如何在tess-two android中获取识别文本的每个单词和边界框答案

【问题标题】：How to get each word and bounding box of recognized text in tess-two android如何在tess-two android中获取识别文本的每个单词和边界框
【发布时间】：2014-03-23 20:16:04
【问题描述】：

我正在使用 ResultIterator 从图像中获取每个单词，但我在调用 iterator.begin() 时出错。
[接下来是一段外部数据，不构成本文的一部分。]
--- src/rtl/core/pes_hp_pkg.sv ---
// ----------------------------------------------------------------------------
// pes_hp_pkg
// Shared types and constants of the PES header parser: the command word that
// travels from the front end to the back end, status codes and stream id
// ranges.
// ----------------------------------------------------------------------------
`default_nettype none

package pes_hp_pkg;

    // result status codes
    localparam logic [1:0] STATUS_OK         = 2'd0;
    localparam logic [1:0] STATUS_BAD_PREFIX = 2'd1;
    localparam logic [1:0] STATUS_BAD_MARKER = 2'd2;
    localparam logic [1:0] STATUS_TRUNCATED  = 2'd3;

    // byte positions of the fixed and optional header fields
    localparam logic [4:0] POS_ID      = 5'd3;
    localparam logic [4:0] POS_LEN_HI  = 5'd4;
    localparam logic [4:0] POS_LEN_LO  = 5'd5;
    localparam logic [4:0] POS_FLAGS   = 5'd7;
    localparam logic [4:0] POS_HDR_LEN = 5'd8;
    localparam logic [4:0] POS_PTS0    = 5'd9;
    localparam logic [4:0] POS_PTS1    = 5'd10;
    localparam logic [4:0] POS_PTS2    = 5'd11;
    localparam logic [4:0] POS_PTS3    = 5'd12;
    localparam logic [4:0] POS_PTS4    = 5'd13;
    localparam logic [4:0] POS_DTS0    = 5'd14;
    localparam logic [4:0] POS_DTS1    = 5'd15;
    localparam logic [4:0] POS_DTS2    = 5'd16;
    localparam logic [4:0] POS_DTS3    = 5'd17;
    localparam logic [4:0] POS_DTS4    = 5'd18;
    localparam logic [4:0] POS_NONE    = 5'd31;

    // stream id ranges
    localparam logic [7:0] ID_AUDIO_LO   = 8'hc0;
    localparam logic [7:0] ID_AUDIO_HI   = 8'hdf;
    localparam logic [7:0] ID_VIDEO_LO   = 8'he0;
    localparam logic [7:0] ID_VIDEO_HI   = 8'hef;
    localparam logic [7:0] ID_PRIVATE_1  = 8'hbd;
    localparam logic [7:0] ID_PRIVATE_2  = 8'hbf;

    localparam logic [7:0] MARKER_MASK   = 8'hc0;
    localparam logic [7:0] MARKER_VALUE  = 8'h80;
    localparam logic [7:0] FLAG_PTS      = 8'h80;
    localparam logic [7:0] FLAG_DTS      = 8'h40;

    localparam int QUEUE_DEPTH = 4;
    localparam int QPTR_W      = $clog2(QUEUE_DEPTH);

    typedef struct packed {
        logic [7:0] data_byte;
        logic [4:0] pos;
        logic       emit;
        logic [1:0] status;
    } cmd_t;

    function automatic logic id_ok(input logic [7:0] id);
        id_ok = (id >= ID_AUDIO_LO && id <= ID_AUDIO_HI) ||
                (id >= ID_VIDEO_LO && id <= ID_VIDEO_HI) ||
                (id == ID_PRIVATE_1) || (id == ID_PRIVATE_2);
    endfunction

endpackage

`default_nettype wire

--- src/rtl/core/pes_hp_front.sv ---
// ----------------------------------------------------------------------------
// pes_hp_front
// Byte front end: tracks the byte position, checks prefix and marker bits,
// finds header end or truncation and issues one command per header byte.
// ----------------------------------------------------------------------------
`default_nettype none

module pes_hp_front (
    input  wire logic          aclk,
    input  wire logic          aresetn,
    input  wire logic          s_valid,
    output logic               s_ready,
    input  wire logic [7:0]    s_data_byte,
    input  wire logic          s_last_byte,
    input  wire logic          q_full,
    output logic               q_push,
    output pes_hp_pkg::cmd_t   q_cmd
);
    import pes_hp_pkg::*;

    localparam logic PHASE_HEADER = 1'b0;
    localparam logic PHASE_SKIP   = 1'b1;

    logic       phase_reg, phase_next;
    logic [8:0] count_reg, count_next;
    logic [7:0] hdr_len_reg, hdr_len_next;

    logic       accept;
    logic [1:0] err;
    logic [7:0] hl_eff;
    logic       done;
    logic       emit;

    assign s_ready = (phase_reg == PHASE_SKIP) || !q_full;
    assign accept  = s_valid && s_ready;
    assign q_push  = accept && (phase_reg == PHASE_HEADER);

    always_comb begin
        err = STATUS_OK;
        if ((count_reg == 9'd0 || count_reg == 9'd1) && s_data_byte != 8'h00) begin
            err = STATUS_BAD_PREFIX;
        end else if (count_reg == 9'd2 && s_data_byte != 8'h01) begin
            err = STATUS_BAD_PREFIX;
        end else if (count_reg == 9'd6 && (s_data_byte & MARKER_MASK) != MARKER_VALUE) begin
            err = STATUS_BAD_MARKER;
        end
    end

    // header length byte counts toward the end check in its own cycle
    assign hl_eff = (count_reg == 9'd8) ? s_data_byte : hdr_len_reg;
    assign done   = (count_reg >= 9'd8) && (count_reg == ({1'b0, hl_eff} + 9'd8));
    assign emit   = (err != STATUS_OK) || done || s_last_byte;

    always_comb begin
        q_cmd.data_byte = s_data_byte;
        q_cmd.pos       = (count_reg < 9'd19) ? count_reg[4:0] : POS_NONE;
        q_cmd.emit      = emit;
        priority if (err != STATUS_OK) begin
            q_cmd.status = err;
        end else if (done) begin
            q_cmd.status = STATUS_OK;
        end else begin
            q_cmd.status = STATUS_TRUNCATED;
        end
    end

    always_comb begin
        phase_next   = phase_reg;
        count_next   = count_reg;
        hdr_len_next = hdr_len_reg;
        if (accept) begin
            unique case (phase_reg)
                PHASE_HEADER: begin
                    if (count_reg == 9'd8) begin
                        hdr_len_next = s_data_byte;
                    end
                    if (emit) begin
                        count_next = 9'd0;
                        phase_next = s_last_byte ? PHASE_HEADER : PHASE_SKIP;
                    end else begin
                        count_next = count_reg + 9'd1;
                    end
                end
                default: begin
                    if (s_last_byte) begin
                        phase_next = PHASE_HEADER;
                        count_next = 9'd0;
                    end
                end
            endcase
        end
    end

    always_ff @(posedge aclk) begin
        if (!aresetn) begin
            phase_reg   <= PHASE_HEADER;
            count_reg   <= 9'd0;
            hdr_len_reg <= 8'd0;
        end else begin
            phase_reg   <= phase_next;
            count_reg   <= count_next;
            hdr_len_reg <= hdr_len_next;
        end
    end

endmodule

`default_nettype wire

--- src/rtl/core/pes_hp_queue.sv ---
// ----------------------------------------------------------------------------
// pes_hp_queue
// Short command queue between front end and back end.
// ----------------------------------------------------------------------------
`default_nettype none

module pes_hp_queue (
    input  wire logic              aclk,
    input  wire logic              aresetn,
    input  wire logic              push,
    input  wire pes_hp_pkg::cmd_t  push_cmd,
    output logic                   full,
    input  wire logic              pop,
    output pes_hp_pkg::cmd_t       pop_cmd,
    output logic                   empty
);
    import pes_hp_pkg::*;

    cmd_t              mem_reg [QUEUE_DEPTH];
    logic [QPTR_W-1:0] wr_ptr_reg, wr_ptr_next;
    logic [QPTR_W-1:0] rd_ptr_reg, rd_ptr_next;
    logic [QPTR_W:0]   fill_reg, fill_next;

    assign full    = (fill_reg == (QPTR_W+1)'(QUEUE_DEPTH));
    assign empty   = (fill_reg == '0);
    assign pop_cmd = mem_reg[rd_ptr_reg];

    always_comb begin
        wr_ptr_next = push ? wr_ptr_reg + 1'b1 : wr_ptr_reg;
        rd_ptr_next = pop  ? rd_ptr_reg + 1'b1 : rd_ptr_reg;
        fill_next   = fill_reg + (QPTR_W+1)'(push) - (QPTR_W+1)'(pop);
    end

    always_ff @(posedge aclk) begin
        if (push) begin
            mem_reg[wr_ptr_reg] <= push_cmd;
        end
    end

    always_ff @(posedge aclk) begin
        if (!aresetn) begin
            wr_ptr_reg <= '0;
            rd_ptr_reg <= '0;
            fill_reg   <= '0;
        end else begin
            wr_ptr_reg <= wr_ptr_next;
            rd_ptr_reg <= rd_ptr_next;
            fill_reg   <= fill_next;
        end
    end

endmodule

`default_nettype wire

--- src/rtl/core/pes_hp_back.sv ---
// ----------------------------------------------------------------------------
// pes_hp_back
// Back end: captures header fields and time stamps from the commands and
// builds the result in an output register.
// ----------------------------------------------------------------------------
`default_nettype none

module pes_hp_back (
    input  wire logic              aclk,
    input  wire logic              aresetn,
    input  wire pes_hp_pkg::cmd_t  cmd,
    input  wire logic              q_empty,
    output logic                   q_pop,
    output logic                   m_valid,
    input  wire logic              m_ready,
    output logic [1:0]             m_status,
    output logic [7:0]             m_stream_id,
    output logic                   m_id_supported,
    output logic [15:0]            m_pes_length,
    output logic [8:0]             m_payload_offset,
    output logic                   m_have_pts,
    output logic [32:0]            m_pts,
    output logic                   m_have_dts,
    output logic [32:0]            m_dts
);
    import pes_hp_pkg::*;

    logic [7:0]  id_reg, id_next;
    logic [15:0] length_reg, length_next;
    logic [7:0]  flags_reg, flags_next;
    logic [7:0]  hdr_len_reg, hdr_len_next;
    logic [32:0] pts_reg, pts_next;
    logic [32:0] dts_reg, dts_next;

    logic        out_valid_reg, out_valid_next;
    logic        load;
    logic [7:0]  b;
    logic        hp, hd;
    logic [16:0] hl_plus3;

    logic [1:0]  status_reg;
    logic [7:0]  stream_id_reg;
    logic        id_sup_reg;
    logic [15:0] pes_len_reg;
    logic [8:0]  offset_reg;
    logic        have_pts_reg, have_dts_reg;
    logic [32:0] pts_out_reg, dts_out_reg;

    assign b     = cmd.data_byte;
    // a command without a result never waits on the output register
    assign q_pop = !q_empty && (!cmd.emit || !out_valid_reg || m_ready);
    assign load  = q_pop && cmd.emit;

    always_comb begin
        id_next      = id_reg;
        length_next  = length_reg;
        flags_next   = flags_reg;
        hdr_len_next = hdr_len_reg;
        pts_next     = pts_reg;
        dts_next     = dts_reg;
        case (cmd.pos)
            POS_ID:      id_next = b;
            POS_LEN_HI:  length_next = {b, 8'h00};
            POS_LEN_LO:  length_next = {length_reg[15:8], b};
            POS_FLAGS:   flags_next = b;
            POS_HDR_LEN: hdr_len_next = b;
            POS_PTS0:    pts_next = {b[3:1], 30'd0};
            POS_PTS1:    pts_next = pts_reg | {3'd0, b, 22'd0};
            POS_PTS2:    pts_next = pts_reg | {11'd0, b[7:1], 15'd0};
            POS_PTS3:    pts_next = pts_reg | {18'd0, b, 7'd0};
            POS_PTS4:    pts_next = pts_reg | {26'd0, b[7:1]};
            POS_DTS0:    dts_next = {b[3:1], 30'd0};
            POS_DTS1:    dts_next = dts_reg | {3'd0, b, 22'd0};
            POS_DTS2:    dts_next = dts_reg | {11'd0, b[7:1], 15'd0};
            POS_DTS3:    dts_next = dts_reg | {18'd0, b, 7'd0};
            POS_DTS4:    dts_next = dts_reg | {26'd0, b[7:1]};
            default: begin
            end
        endcase
    end

    assign hp       = ((flags_next & FLAG_PTS) != 8'd0) && (hdr_len_next >= 8'd5);
    assign hd       = hp && ((flags_next & FLAG_DTS) != 8'd0) && (hdr_len_next >= 8'd10);
    assign hl_plus3 = {9'd0, hdr_len_next} + 17'd3;

    always_comb begin
        out_valid_next = out_valid_reg;
        if (load) begin
            out_valid_next = 1'b1;
        end else if (m_ready) begin
            out_valid_next = 1'b0;
        end
    end

    always_ff @(posedge aclk) begin
        if (load) begin
            status_reg <= cmd.status;
            if (cmd.status == STATUS_OK) begin
                stream_id_reg <= id_next;
                id_sup_reg    <= id_ok(id_next);
                if ({1'b0, length_next} > hl_plus3) begin
                    pes_len_reg <= length_next - hl_plus3[15:0];
                end else begin
                    pes_len_reg <= length_next;
                end
                offset_reg   <= {1'b0, hdr_len_next} + 9'd9;
                have_pts_reg <= hp;
                pts_out_reg  <= hp ? pts_next : 33'd0;
                have_dts_reg <= hd;
                dts_out_reg  <= hd ? dts_next : 33'd0;
            end else begin
                stream_id_reg <= 8'd0;
                id_sup_reg    <= 1'b0;
                pes_len_reg   <= 16'd0;
                offset_reg    <= 9'd0;
                have_pts_reg  <= 1'b0;
                pts_out_reg   <= 33'd0;
                have_dts_reg  <= 1'b0;
                dts_out_reg   <= 33'd0;
            end
        end
    end

    always_ff @(posedge aclk) begin
        if (!aresetn) begin
            out_valid_reg <= 1'b0;
            id_reg        <= 8'd0;
            length_reg    <= 16'd0;
            flags_reg     <= 8'd0;
            hdr_len_reg   <= 8'd0;
            pts_reg       <= 33'd0;
            dts_reg       <= 33'd0;
        end else begin
            out_valid_reg <= out_valid_next;
            if (q_pop) begin
                id_reg      <= id_next;
                length_reg  <= length_next;
                flags_reg   <= flags_next;
                hdr_len_reg <= hdr_len_next;
                pts_reg     <= pts_next;
                dts_reg     <= dts_next;
            end
        end
    end

    assign m_valid          = out_valid_reg;
    assign m_status         = status_reg;
    assign m_stream_id      = stream_id_reg;
    assign m_id_supported   = id_sup_reg;
    assign m_pes_length     = pes_len_reg;
    assign m_payload_offset = offset_reg;
    assign m_have_pts       = have_pts_reg;
    assign m_pts            = pts_out_reg;
    assign m_have_dts       = have_dts_reg;
    assign m_dts            = dts_out_reg;

endmodule

`default_nettype wire

--- src/rtl/core/pes_header_parser_top.sv ---
// ----------------------------------------------------------------------------
// pes_header_parser_top
// MPEG-2 PES header parser: one packet byte per transaction in, one result
// per packet out.
// ----------------------------------------------------------------------------
// The block takes one byte per cycle while the queue has room and gives one
// result per packet, at the last header byte or at the first error (bad
// prefix, bad marker, truncation); the remaining bytes up to the last flag are
// swallowed. The front end classifies each byte and writes a command into a
// four-entry queue, and the back end retires one command per cycle, unless a
// result waits on the output, into the result register; a result passes the
// queue and then the result register. Bytes keep flowing while a result waits
// until the queue fills; bytes after a result are taken even then.
`default_nettype none

module pes_header_parser_top (
    input  wire logic        aclk,
    input  wire logic        aresetn,
    input  wire logic        s_valid,
    output logic             s_ready,
    input  wire logic [7:0]  s_data_byte,
    input  wire logic        s_last_byte,
    output logic             m_valid,
    input  wire logic        m_ready,
    output logic [1:0]       m_status,
    output logic [7:0]       m_stream_id,
    output logic             m_id_supported,
    output logic [15:0]      m_pes_length,
    output logic [8:0]       m_payload_offset,
    output logic             m_have_pts,
    output logic [32:0]      m_pts,
    output logic             m_have_dts,
    output logic [32:0]      m_dts
);
    import pes_hp_pkg::*;

    cmd_t push_cmd, pop_cmd;
    logic q_push, q_full, q_pop, q_empty;

    pes_hp_front u_front (
        .aclk        (aclk),
        .aresetn     (aresetn),
        .s_valid     (s_valid),
        .s_ready     (s_ready),
        .s_data_byte (s_data_byte),
        .s_last_byte (s_last_byte),
        .q_full      (q_full),
        .q_push      (q_push),
        .q_cmd       (push_cmd)
    );

    pes_hp_queue u_queue (
        .aclk     (aclk),
        .aresetn  (aresetn),
        .push     (q_push),
        .push_cmd (push_cmd),
        .full     (q_full),
        .pop      (q_pop),
        .pop_cmd  (pop_cmd),
        .empty    (q_empty)
    );

    pes_hp_back u_back (
        .aclk             (aclk),
        .aresetn          (aresetn),
        .cmd              (pop_cmd),
        .q_empty          (q_empty),
        .q_pop            (q_pop),
        .m_valid          (m_valid),
        .m_ready          (m_ready),
        .m_status         (m_status),
        .m_stream_id      (m_stream_id),
        .m_id_supported   (m_id_supported),
        .m_pes_length     (m_pes_length),
        .m_payload_offset (m_payload_offset),
        .m_have_pts       (m_have_pts),
        .m_pts            (m_pts),
        .m_have_dts       (m_have_dts),
        .m_dts            (m_dts)
    );

endmodule

`default_nettype wire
我不知道为什么。

这是我当前的代码，

//Global
ArrayList<String> words = new ArrayList<String>();

@Override
    public void onPreviewFrame(final byte[] data, Camera camera) {
        final SurfaceView surfaceView = (SurfaceView) getActivity().findViewById(R.id.cameraView);
        //get camera params for ocr
        Camera.Parameters cameraParams = _camera.getParameters();
        int width = surfaceView.getWidth();
        int height = surfaceView.getHeight();
        PixelFormat pixFormat = new PixelFormat();
        PixelFormat.getPixelFormatInfo(cameraParams.getPreviewFormat(), pixFormat);
        int bpp = pixFormat.bytesPerPixel;
        int bpl = bpp * width;

        //ocr
        ocr.setImage(data, width, height, bpp, bpl);
        ocr.setRectangle(0, 50, width, height - 50);

        // Iterate through the results.
        final ResultIterator iterator = ocr.getResultIterator();
        iterator.begin(); //crashes my app
        do {
            words.add(iterator.getUTF8Text(PageIteratorLevel.RIL_WORD));
        } while (iterator.next(PageIteratorLevel.RIL_WORD));
    }

【问题讨论】：

请发布您的堆栈跟踪。

标签： android tesseract

【解决方案1】：

根据 Tesseract 的APIExample，您需要先调用Recognize 方法才能获取迭代器。您可能需要为tess-two 实现此方法。

另一个地点是通过hOCR 输出。见Export HOCR output for tesseract OCR in android。

【讨论】：

幸运的是，我找到了一个更简单的解决方案。在调用ocr.getResultIterator() 之前，我必须先输入ocr.getUTF8Text()，它起作用了。
这也适用于GetUTF8Text 在幕后调用Recognize。